He was the son of Jean-Jacques Aubert, master carpenter in the Bâtiments du Roi, and was trained in the large atelier of Jules Hardouin-Mansart. Aubert was employed in the Bâtiments du Roi as a designer from 1703 (Kimball p 131); in 1707, Hardouin-Mansart had him appointed an architecte du Roi and attempted to get him seated in the second class of the Académie royale d'architecture. As a protégé of Hardouin-Mansart, Aubert may have come into conflict with Robert de Cotte, Hardouin-Mansart's successor as premier architect though not as director at the Bâtiments du Roi. Diversifying his commissions, Aubert became the architect to the Bourbon-Condé: for them he worked at Saint-Maur (1709–10), Chantilly and at other lesser possessions.

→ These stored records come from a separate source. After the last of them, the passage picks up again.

## src/sv/d2ed_pkg.sv

```systemverilog
// constants and month tables for the date to epoch day and weekday pipeline
// no dependencies; used by date_to_epoch_day_and_weekday_top
package d2ed_pkg;

  localparam int unsigned YearW  = 12;
  localparam int unsigned MonthW = 4;
  localparam int unsigned DayW   = 5;
  localparam int unsigned DaysW  = 19;
  localparam int unsigned WdayW  = 3;

  localparam logic [YearW-1:0]  YEAR_MIN  = 12'd1600;
  localparam logic [YearW-1:0]  YEAR_MAX  = 12'd2500;
  localparam logic [MonthW-1:0] MONTH_JAN = 4'd1;
  localparam logic [MonthW-1:0] MONTH_FEB = 4'd2;
  localparam logic [MonthW-1:0] MONTH_DEC = 4'd12;

  // floor(x / 100) = (x * DIV100_MUL) >> 17 for x < 4681
  localparam logic [10:0] DIV100_MUL = 11'd1311;
  // floor(x / 7) = (x * DIV7_MUL) >> 22 for x < 838860
  localparam logic [19:0] DIV7_MUL   = 20'd599187;

  localparam logic [21:0] EPOCH_SHIFT = 22'd719468;
  // week bias plus thursday offset of the epoch
  localparam logic [18:0] WEEK_OFFSET = 19'd140003;

  // day of year counted from march 1 for the first day of each month
  function automatic logic [8:0] doy_base(input logic [MonthW-1:0] m);
    logic [8:0] r;
    unique case (m)
      4'd1:    r = 9'd306;
      4'd2:    r = 9'd337;
      4'd3:    r = 9'd0;
      4'd4:    r = 9'd31;
      4'd5:    r = 9'd61;
      4'd6:    r = 9'd92;
      4'd7:    r = 9'd122;
      4'd8:    r = 9'd153;
      4'd9:    r = 9'd184;
      4'd10:   r = 9'd214;
      4'd11:   r = 9'd245;
      4'd12:   r = 9'd275;
      default: r = 9'd0;
    endcase
    return r;
  endfunction

  // month length in a common year
  function automatic logic [DayW-1:0] month_days(input logic [MonthW-1:0] m);
    logic [DayW-1:0] r;
    unique case (m)
      4'd1, 4'd3, 4'd5, 4'd7, 4'd8, 4'd10, 4'd12: r = 5'd31;
      4'd4, 4'd6, 4'd9, 4'd11:                    r = 5'd30;
      4'd2:                                        r = 5'd28;
      default:                                     r = 5'd0;
    endcase
    return r;
  endfunction

endpackage

```

## src/sv/date_to_epoch_day_and_weekday_top.sv

```systemverilog
// gregorian date to signed day count from 1970-01-01 and weekday, five stage pipeline
// depends on d2ed_pkg
//
//   channel  handshake               fields
//   in       in_valid / in_ready     year, month, day_of_month
//   out      out_valid / out_ready   date_ok, epoch_days, weekday
//
// one request per cycle sustained while out_ready stays high
// each stage holds one request and loads when it is empty or the next stage moves on
// stage 1 holds two multipliers for the divide by 100 and stage 4 one for the divide by 7
// a stall at the output backs up stage by stage, nothing is dropped or repeated
// rst is synchronous and clears only the stage valid bits
module date_to_epoch_day_and_weekday_top (
  input  logic                          clk,
  input  logic                          rst,
  input  logic                          in_valid,
  output logic                          in_ready,
  input  logic [d2ed_pkg::YearW-1:0]    year,
  input  logic [d2ed_pkg::MonthW-1:0]   month,
  input  logic [d2ed_pkg::DayW-1:0]     day_of_month,
  output logic                          out_valid,
  input  logic                          out_ready,
  output logic                          date_ok,
  output logic signed [d2ed_pkg::DaysW-1:0] epoch_days,
  output logic [d2ed_pkg::WdayW-1:0]    weekday
);

  logic v1, v2, v3, v4, v5;
  logic rdy1, rdy2, rdy3, rdy4, rdy5;

  assign rdy5     = !v5 || out_ready;
  assign rdy4     = !v4 || rdy5;
  assign rdy3     = !v3 || rdy4;
  assign rdy2     = !v2 || rdy3;
  assign rdy1     = !v1 || rdy2;
  assign in_ready = rdy1;
  assign out_valid = v5;

  always_ff @(posedge clk) begin
    if (rst) begin
      v1 <= 1'b0;
      v2 <= 1'b0;
      v3 <= 1'b0;
      v4 <= 1'b0;
      v5 <= 1'b0;
    end else begin
      if (rdy1) v1 <= in_valid;
      if (rdy2) v2 <= v1;
      if (rdy3) v3 <= v2;
      if (rdy4) v4 <= v3;
      if (rdy5) v5 <= v4;
    end
  end

  // stage 1: range checks, march based year, divide by 100 products, month length, day of year
  logic [11:0] s1_y, s1_yy;
  logic [22:0] s1_py, s1_pyy;
  logic        s1_rng_ok, s1_feb;
  logic [4:0]  s1_len, s1_d;
  logic [8:0]  s1_doy;
  logic [11:0] yy_in;

  assign yy_in = (month <= d2ed_pkg::MONTH_FEB) ? 12'(year - 12'd1) : year;

  always_ff @(posedge clk) begin
    if (rdy1) begin
      s1_y      <= year;
      s1_yy     <= yy_in;
      s1_py     <= 23'(year) * 23'(d2ed_pkg::DIV100_MUL);
      s1_pyy    <= 23'(yy_in) * 23'(d2ed_pkg::DIV100_MUL);
      s1_rng_ok <= (year >= d2ed_pkg::YEAR_MIN) && (year <= d2ed_pkg::YEAR_MAX) &&
                   (month >= d2ed_pkg::MONTH_JAN) && (month <= d2ed_pkg::MONTH_DEC);
      s1_feb    <= (month == d2ed_pkg::MONTH_FEB);
      s1_len    <= d2ed_pkg::month_days(month);
      s1_d      <= day_of_month;
      s1_doy    <= 9'(d2ed_pkg::doy_base(month) + 9'(day_of_month) - 9'd1);
    end
  end

  // stage 2: leap rule, validity, days of whole years
  logic [5:0]  q_y, q_yy;
  logic        leap;
  logic [4:0]  len;
  logic        s2_ok;
  logic [20:0] s2_y365;
  logic [9:0]  s2_yy4;
  logic [5:0]  s2_q;
  logic [8:0]  s2_doy;

  assign q_y  = s1_py[22:17];
  assign q_yy = s1_pyy[22:17];
  assign leap = (s1_y[1:0] == 2'd0) &&
                ((s1_y != 12'(q_y) * 12'd100) || (q_y[1:0] == 2'd0));
  assign len  = (s1_feb && leap) ? 5'd29 : s1_len;

  always_ff @(posedge clk) begin
    if (rdy2) begin
      s2_ok   <= s1_rng_ok && (s1_d != 5'd0) && (s1_d <= len);
      s2_y365 <= 21'(s1_yy) * 21'd365;
      s2_yy4  <= s1_yy[11:2];
      s2_q    <= q_yy;
      s2_doy  <= s1_doy;
    end
  end

  // stage 3: closed form day count
  logic [21:0] sum;
  logic [21:0] days_full;
  logic        s3_ok;
  logic [18:0] s3_days;

  assign sum = 22'(s2_y365) + 22'(s2_yy4) - 22'(s2_q) + 22'(s2_q[5:2]) + 22'(s2_doy);
  assign days_full = sum - d2ed_pkg::EPOCH_SHIFT;

  always_ff @(posedge clk) begin
    if (rdy3) begin
      s3_ok   <= s2_ok;
      s3_days <= days_full[18:0];
    end
  end

  // stage 4: divide by 7 product
  logic [18:0] wx;
  logic        s4_ok;
  logic [18:0] s4_days, s4_x;
  logic [38:0] s4_prod;

  assign wx = s3_days + d2ed_pkg::WEEK_OFFSET;

  always_ff @(posedge clk) begin
    if (rdy4) begin
      s4_ok   <= s3_ok;
      s4_days <= s3_days;
      s4_x    <= wx;
      s4_prod <= 39'(wx) * 39'(d2ed_pkg::DIV7_MUL);
    end
  end

  // stage 5: remainder and output register
  logic [16:0] q7;
  logic [18:0] rem7;

  assign q7   = s4_prod[38:22];
  assign rem7 = s4_x - 19'({q7, 3'b000} - 20'(q7));

  always_ff @(posedge clk) begin
    if (rdy5) begin
      date_ok    <= s4_ok;
      epoch_days <= s4_ok ? $signed(s4_days) : '0;
      weekday    <= s4_ok ? rem7[2:0] : '0;
    end
  end

endmodule
```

Jules Hardouin-Mansart had provided Henri-Jules de Bourbon-Condé plans for the complete transformation of his Château de Chantilly. They were realized by Daniel Gittard, and by Aubert after 1708, though documentation for work other than for the stables is lacking (Kimball p 131).

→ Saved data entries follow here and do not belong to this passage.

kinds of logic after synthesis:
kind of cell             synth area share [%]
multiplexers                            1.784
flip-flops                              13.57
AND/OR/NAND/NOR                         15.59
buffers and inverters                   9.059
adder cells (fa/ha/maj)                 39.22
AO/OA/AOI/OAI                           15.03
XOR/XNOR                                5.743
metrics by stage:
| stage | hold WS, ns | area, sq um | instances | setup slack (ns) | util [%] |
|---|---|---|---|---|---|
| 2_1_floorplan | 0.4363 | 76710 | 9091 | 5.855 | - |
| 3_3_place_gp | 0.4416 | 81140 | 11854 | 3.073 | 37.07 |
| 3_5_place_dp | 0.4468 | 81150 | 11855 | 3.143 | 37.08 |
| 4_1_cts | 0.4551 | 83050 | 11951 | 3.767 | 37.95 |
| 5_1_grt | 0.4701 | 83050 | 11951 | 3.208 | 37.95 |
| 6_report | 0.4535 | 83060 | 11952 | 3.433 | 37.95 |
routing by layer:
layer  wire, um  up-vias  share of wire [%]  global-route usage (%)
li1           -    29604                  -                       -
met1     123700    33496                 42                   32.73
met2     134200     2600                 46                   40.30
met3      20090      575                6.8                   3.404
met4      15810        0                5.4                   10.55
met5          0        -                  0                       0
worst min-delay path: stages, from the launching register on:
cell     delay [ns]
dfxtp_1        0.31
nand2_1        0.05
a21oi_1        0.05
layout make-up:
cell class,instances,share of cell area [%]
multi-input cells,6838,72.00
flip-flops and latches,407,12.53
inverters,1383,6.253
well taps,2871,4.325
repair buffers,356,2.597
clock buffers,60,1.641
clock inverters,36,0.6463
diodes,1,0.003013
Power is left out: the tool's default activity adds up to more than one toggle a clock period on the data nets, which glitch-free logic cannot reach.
<file path="src/cepl_pkg.sv">
package cepl_pkg;

    // Field and datapath widths.
    localparam int POS_W      = 17;
    localparam int DIFF_W     = 18;
    localparam int MAG_W      = 17;
    localparam int ERR_W      = 53;
    localparam int DER_W      = 54;
    localparam int SUM_W      = 64;
    localparam int GAIN_W     = 32;
    localparam int BAND_W     = 16;
    localparam int DRIVE_W    = 32;
    localparam int MUL_W      = 35;
    localparam int PROD_W     = 70;
    localparam int PART_W     = 64;
    localparam int ACC_W      = 100;
    localparam int FRAC_DROP  = 8;
    localparam int STEP_W     = 4;
    localparam int CFG_IDX_W  = 3;
    localparam int CFG_DATA_W = 32;

    // Register indexes of the configuration port.
    typedef enum logic [CFG_IDX_W-1:0] {
        CFG_GAIN_P,
        CFG_GAIN_I,
        CFG_GAIN_D,
        CFG_FWD_TARGET,
        CFG_BACK_TARGET,
        CFG_RESET_BAND
    } cfg_idx_t;

    // Reset values of the configuration registers.
    localparam logic signed [GAIN_W-1:0] GAIN_P_RST      = 32'sd156036;
    localparam logic signed [GAIN_W-1:0] GAIN_I_RST      = 32'sd0;
    localparam logic signed [GAIN_W-1:0] GAIN_D_RST      = 32'sd0;
    localparam logic signed [POS_W-1:0]  FWD_TARGET_RST  = 17'sd800;
    localparam logic signed [POS_W-1:0]  BACK_TARGET_RST = 17'sd0;
    localparam logic [BAND_W-1:0]        RESET_BAND_RST  = 16'd5;

    // Multiplier operand selects.
    typedef enum logic [1:0] {
        A_AD,
        A_GP,
        A_GD,
        A_GI
    } asel_t;

    typedef enum logic [2:0] {
        B_AD,
        B_SQ,
        B_ERR_LO,
        B_ERR_HI,
        B_DER_LO,
        B_DER_HI,
        B_SUM_LO,
        B_SUM_HI
    } bsel_t;

    // Datapath operations on the registered product and the accumulator.
    typedef enum logic [2:0] {
        OP_NONE,
        OP_ERR,
        OP_STATE,
        OP_ACC_LO,
        OP_ACC_HI,
        OP_NEG,
        OP_OUT
    } op_t;

    // One control word of the microprogram.
    typedef struct packed {
        asel_t             a_sel;
        bsel_t             b_sel;
        op_t               op;
        logic              jump_hold;
        logic [STEP_W-1:0] jump_to;
        logic              done;
    } ctrl_word_t;

    // Configuration registers as seen by the datapath.
    typedef struct packed {
        logic signed [GAIN_W-1:0] gain_p;
        logic signed [GAIN_W-1:0] gain_i;
        logic signed [GAIN_W-1:0] gain_d;
        logic signed [POS_W-1:0]  forward_target;
        logic signed [POS_W-1:0]  back_target;
        logic [BAND_W-1:0]        reset_band;
    } cfg_regs_t;

    // Result word fields.
    typedef struct packed {
        logic [DRIVE_W-1:0] drive;
        logic               drive_saturated;
        logic               coast_stop;
    } result_t;

    localparam logic [STEP_W-1:0] STEP_OUT  = 4'd12;
    localparam logic [STEP_W-1:0] LAST_STEP = STEP_OUT;

    localparam ctrl_word_t UC_NOP = '{
        a_sel:     A_AD,
        b_sel:     B_AD,
        op:        OP_NONE,
        jump_hold: 1'b0,
        jump_to:   '0,
        done:      1'b0
    };

    // Microprogram: the cube on the shared multiplier, the state update, then
    // the three gain products in 32-bit halves, negation and the output step.
    function automatic ctrl_word_t ucode(input logic [STEP_W-1:0] step);
        ctrl_word_t w;
        w = UC_NOP;
        case (step)
            4'd0: begin
                w.a_sel = A_AD;
                w.b_sel = B_AD;
            end
            4'd1: begin
                w.a_sel = A_AD;
                w.b_sel = B_SQ;
            end
            4'd2: begin
                w.op = OP_ERR;
            end
            4'd3: begin
                w.op        = OP_STATE;
                w.jump_hold = 1'b1;
                w.jump_to   = STEP_OUT;
            end
            4'd4: begin
                w.a_sel = A_GP;
                w.b_sel = B_ERR_LO;
            end
            4'd5: begin
                w.a_sel = A_GP;
                w.b_sel = B_ERR_HI;
                w.op    = OP_ACC_LO;
            end
            4'd6: begin
                w.a_sel = A_GD;
                w.b_sel = B_DER_LO;
                w.op    = OP_ACC_HI;
            end
            4'd7: begin
                w.a_sel = A_GD;
                w.b_sel = B_DER_HI;
                w.op    = OP_ACC_LO;
            end
            4'd8: begin
                w.a_sel = A_GI;
                w.b_sel = B_SUM_LO;
                w.op    = OP_ACC_HI;
            end
            4'd9: begin
                w.a_sel = A_GI;
                w.b_sel = B_SUM_HI;
                w.op    = OP_ACC_LO;
            end
            4'd10: begin
                w.op = OP_ACC_HI;
            end
            4'd11: begin
                w.op = OP_NEG;
            end
            4'd12: begin
                w.op   = OP_OUT;
                w.done = 1'b1;
            end
            default: begin
                w = UC_NOP;
            end
        endcase
        return w;
    endfunction

endpackage

</file>
<file path="src/cepl_sequencer.sv">
module cepl_sequencer (
    input  logic                  aclk,
    input  logic                  aresetn,
    input  logic                  start,
    input  logic                  hold,
    input  logic                  out_block,
    output cepl_pkg::ctrl_word_t  cw,
    output logic                  busy,
    output logic                  done
);

    logic                          busy_reg;
    logic [cepl_pkg::STEP_W-1:0]   step_reg;
    cepl_pkg::ctrl_word_t          rom_word;

    // Control word of the current step; idle steps issue no operation.
    assign rom_word = cepl_pkg::ucode(step_reg);
    assign cw       = busy_reg ? rom_word : cepl_pkg::UC_NOP;
    assign done     = busy_reg && rom_word.done && !out_block;
    assign busy     = busy_reg;

    // Step counter with the hold-mode jump; the last step waits for the output register.
    always_ff @(posedge aclk) begin
        if (!aresetn) begin
            busy_reg <= 1'b0;
            step_reg <= '0;
        end else if (!busy_reg) begin
            if (start) begin
                busy_reg <= 1'b1;
                step_reg <= '0;
            end
        end else if (rom_word.done) begin
            if (!out_block) begin
                busy_reg <= 1'b0;
            end
        end else if (rom_word.jump_hold && hold) begin
            step_reg <= rom_word.jump_to;
        end else begin
            step_reg <= step_reg + cepl_pkg::STEP_W'(1);
        end
    end

    a_start_enters_first_step: assert property (@(posedge aclk) disable iff (!aresetn)
        start |=> busy_reg && (step_reg == '0))
        else $error("accepted word did not start the program at its first step");

    a_first_step_only_after_start: assert property (@(posedge aclk) disable iff (!aresetn)
        (busy_reg && (step_reg == '0)) |-> $past(start))
        else $error("program reached its first step without an accepted word");

    a_step_in_program: assert property (@(posedge aclk) disable iff (!aresetn)
        busy_reg |-> (step_reg <= cepl_pkg::LAST_STEP))
        else $error("step counter ran past the end of the program");

    a_done_ends_run: assert property (@(posedge aclk) disable iff (!aresetn)
        done |=> !busy_reg)
        else $error("sequencer stayed busy after handing over a result");

endmodule
</file>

From 1724 Jean Aubert worked in Paris on the Palais Bourbon fronting the Seine, which was built for Louise Françoise de Bourbon (1673-1743), Duchesse de Bourbon. The plans had been consigned to an Italian architect named Giardini, of whom little is known saved that he died in 1722. Pierre Cailleteau Lassurance, who succeeded him in the project and designed the decor of the vestibule (Kimball 1943 p 130), died himself two years later. Aubert took up the project, working with the already-established foundations, but redistributing the magnificently-finished apartments and introducing elliptical salons.
Right next to the Palais Bourbon, Jean Aubert was also put in charge of the Hôtel de Lassay, which Lassurance had also begun, for the Marquis de Lassay, the lover of the Duchesse de Bourbon. If the edifice came under some criticism, its interiors marked a step towards the freest rococo.
Between 1728 and 1731 Aubert constructed for the wealthy speculator Abraham Peyrenc de Moras the Hôtel Biron, named for a later owner, which now houses the Musée Rodin. Jacques Gabriel's role in its construction has recently been disallowed. In 1736, he built a little annex to the hôtel, which had been purchased from the widow of Peyrenc de Moras by the Duchesse du Maine, herself a Bourbon-Condé by birth.
In 1738 Aubert built the lodgings at the Abbey of Fontevraud where Mesdames, the daughters of Louis XV, passed some years of their youth under the supervision of the abbesse de Montmorin.
Jean Aubert married Geneviève Brunault; the couple was childless. In Paris they lived in Rue des Tournelles, probably in one of the buildings there that belonged to the heirs of Mansart.
• Stables of the Château de Chantilly, 1719-1735.
• Palais-Bourbon, rue de l'Université, Paris, 1724-1730.
• Hôtel de Lassay, rue de l'Université, Paris, 1726-1730.
• Hôtel Biron, the Musée Rodin, 1728-1731.
• Constructions at Chaalis, 1736.
"Jean Aubert the Elder," Wikipedia, //en.wikipedia.org/wiki/Jean_Aubert_the_Elder (Accessed 7/16/2013)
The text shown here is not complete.